Quando decidi que queria ser uma ativista  da nova era não tinha consciência de quantas mudanças teria que fazer. A principal foi a de me responsabilizar por mim e pela minha vida e ter consciência da importância das minhas decisões.

Decidi que queria mudar e com as sugestões que me foram dando, comecei aos poucos a ver a vida com outros olhos.

Mas caí no engano de achar que o facto de escolher mudar me dava o poder de ser arrogante e de pensar que os outros também tinham que mudar, que aquilo que eu vivia é que era bom.

EU estava a mudar, eu via as coisas de forma diferente (achava eu), portanto eu podia opinar e afirmar que os outros estavam errados.

Comecei a julgar aqueles que não faziam o que eu fazia, pensando, claro, que estava a fazer algo inteligente.

Mas esta semana “caiu-me a ficha”. Quem sou eu para me achar melhor que os outros?

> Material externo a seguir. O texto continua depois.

===== src/rtl/gpu_timing_pkg.sv =====
// Shared VGA 640x480@60 (half pixel rate) raster constants and the decoded raster record.
// Latency: n/a (definitions only); backpressure: none.
package gpu_timing_pkg;

  localparam int H_VISIBLE     = 320;
  localparam int H_FRONT       = 8;
  localparam int H_SYNC        = 48;
  localparam int H_BACK        = 24;
  localparam int H_TOTAL       = H_VISIBLE + H_FRONT + H_SYNC + H_BACK;
  localparam int H_SYNC_START  = H_VISIBLE + H_FRONT;
  localparam int H_SYNC_END    = H_SYNC_START + H_SYNC;

  localparam int V_VISIBLE     = 480;
  localparam int V_FRONT       = 10;
  localparam int V_SYNC        = 2;
  localparam int V_BACK        = 33;
  localparam int V_TOTAL       = V_VISIBLE + V_FRONT + V_SYNC + V_BACK;
  localparam int V_SYNC_START  = V_VISIBLE + V_FRONT;
  localparam int V_SYNC_END    = V_SYNC_START + V_SYNC;

  localparam int GAME_X_OFFSET = 32;
  localparam int GAME_W        = 256;
  localparam int GAME_H        = 240;

  typedef struct packed {
    logic [7:0] current_x;
    logic [7:0] current_y;
    logic       in_game;
    logic       visible;
    logic       writable;
    logic       hsync;
    logic       vsync;
    logic       vblank_irq;
  } raster_t;

  localparam raster_t RASTER_RESET = '{
    current_x:  8'd0,
    current_y:  8'd0,
    in_game:    1'b0,
    visible:    1'b0,
    writable:   1'b0,
    hsync:      1'b1,
    vsync:      1'b1,
    vblank_irq: 1'b0
  };

endpackage


===== src/rtl/wrap_counter_m.sv =====
// Modulo-N up counter advancing on inc; wrap flags the inc that returns it to zero.
// Latency: count updates one clock after inc, wrap is combinational; backpressure: none.
module wrap_counter_m
  import gpu_timing_pkg::*;
#(
  parameter int MODULUS = H_TOTAL,
  parameter int W       = 9
) (
  input  logic         clk,
  input  logic         rst,
  input  logic         inc,
  output logic [W-1:0] count,
  output logic         wrap
);

  localparam logic [W-1:0] LAST = W'(MODULUS - 1);

  assign wrap = inc && (count == LAST);

  always_ff @(posedge clk or posedge rst) begin
    if (rst) begin
      count <= '0;
    end else if (inc) begin
      count <= wrap ? '0 : count + 1'b1;
    end
  end

endmodule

Que direito tenho eu de pensar que sei o que é melhor para os outros?

O livre-arbítrio existe e dá-me a liberdade de escolher o que quero para a MINHA VIDA e não o que os outros devem querer para a vida deles.

O tempo que passei focada no que os outros deviam fazer para serem felizes foi tempo que desperdicei sem ser feliz com as minhas próprias decisões.

Agora que tomei consciência da minha arrogância e de quanto estava dominada pelo ego, sei que tenho que estar atenta e principalmente segura de que a vida que eu vivo é a vida que quero viver. E se não estou satisfeita posso sempre mudar.

Ser uma pessoa melhor para ter um mundo melhor é uma tarefa diária e nunca tem fim, pois há sempre espaço para sermos cada vez melhores.